This isn't a come-on. I'm in a very serious relationship with a landscape architect.

Oliver ,'Conviction (1)'


Natter 64: Yes, we still need you  

Off-topic discussion. Wanna talk about corsets, duct tape, or physics? This is the place. Detailed discussion of any current-season TV must be whitefonted.


tommyrot - Sep 14, 2009 1:20:46 pm PDT #8782 of 30001
Sir, it's not an offence to let your cat eat your bacon. Okay? And we don't arrest cats, I'm very sorry.

Yay Nilly wedding!

Thanks for that on-the-scene reporting, Shir.


tommyrot - Sep 14, 2009 1:22:24 pm PDT #8783 of 30001
Sir, it's not an offence to let your cat eat your bacon. Okay? And we don't arrest cats, I'm very sorry.

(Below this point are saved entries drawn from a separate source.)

Background: an optimization exercise with open tools, aiming at small area, a short achievable clock period and few clock cycles per item. Do not read the settings as production practice.
In this exercise RTL edits were held to simulation tests only and were not proved equivalent to the original.
No activity file was given, so power comes from the tool's default toggle rates.

==> flow/design.v, too long to show whole: its modules and the start of the top module <==
// module lin_fma32: 190 lines
// module lin_mul24cs: 1692 lines
// module dch_lin: 256 lines
module dch_lin (
    input  wire        clk,
    input  wire        rst,          
    input  wire        cfg_we,
    input  wire [4:0]  cfg_addr,
    input  wire [31:0] cfg_wdata,
    input  wire        in_valid,
    output reg         in_ready,
    input  wire [31:0] in_x,
    input  wire [31:0] in_t,
    input  wire [1:0]  in_tag,
    output reg         out_valid,
    output reg  [31:0] out_y,
    output reg  [1:0]  out_tag,
    output reg         out_sat
);
  // ...
==> flow/run.sh <==
#!/bin/bash
# synth_recipe.tcl (not shown) runs the flow's synth.tcl, then flattens the netlist and writes it again
# the make line also repeats each setting of config.mk as NAME=value (left out here)
make -C /OpenROAD-flow-scripts/flow DESIGN_CONFIG=/design/flow/config.mk WORK_HOME=/design/flow/orfs CLKGATE_MAP_FILE= SYNTH_SCRIPT=/design/flow/synth_recipe.tcl finish
==> flow/config.mk <==
export PLATFORM = sky130hd
export DESIGN_NAME = dch_lin
export DESIGN_NICKNAME = dch_lin
export VERILOG_FILES = /design/flow/design.v
export SDC_FILE = /design/flow/constraint.sdc
export NUM_CORES = 4
export LEC_CHECK = 0
export CAP_MARGIN = 20
export CORE_MARGIN = 2
export CORE_UTILIZATION = 30
export PLACE_DENSITY = 0.45
export SLEW_MARGIN = 20
==> flow/constraint.sdc <==
create_clock -name core_clock -period 34.0 [get_ports {clk}]
set_input_delay 6.8000 -clock core_clock [delete_from_list [all_inputs] [get_ports {clk}]]
set_output_delay 6.8000 -clock core_clock [all_outputs]
set_load 0.01 [all_outputs]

Tru Blood O Positive, A Synthetic Blood Nourishment Beverage For Vampires

My 4 pack of Tru Blood O Positive arrived last week, it’s a based on the synthetic blood substitute that vampires drink in the HBO series Tru Blood, which just finished Season 2. It’s a tart, lightly sweetened blood orange carbonated drink created by our friends at Omni Consumer Products, the same people who produce Brawndo – The Thirst Mutilator and Sex Panther Cologne.


Amy - Sep 14, 2009 1:22:52 pm PDT #8784 of 30001
Because books.

Wedding update! Awesome!


amych - Sep 14, 2009 1:27:27 pm PDT #8785 of 30001
Now let us crush something soft and watch it fountain blood. That is a girlish thing to want to do, yes?

Oh, good grief.

Friends A and B are separating. They agree that they want to tell people themselves rather than have anyone find out second- or third-hand through the gossip network.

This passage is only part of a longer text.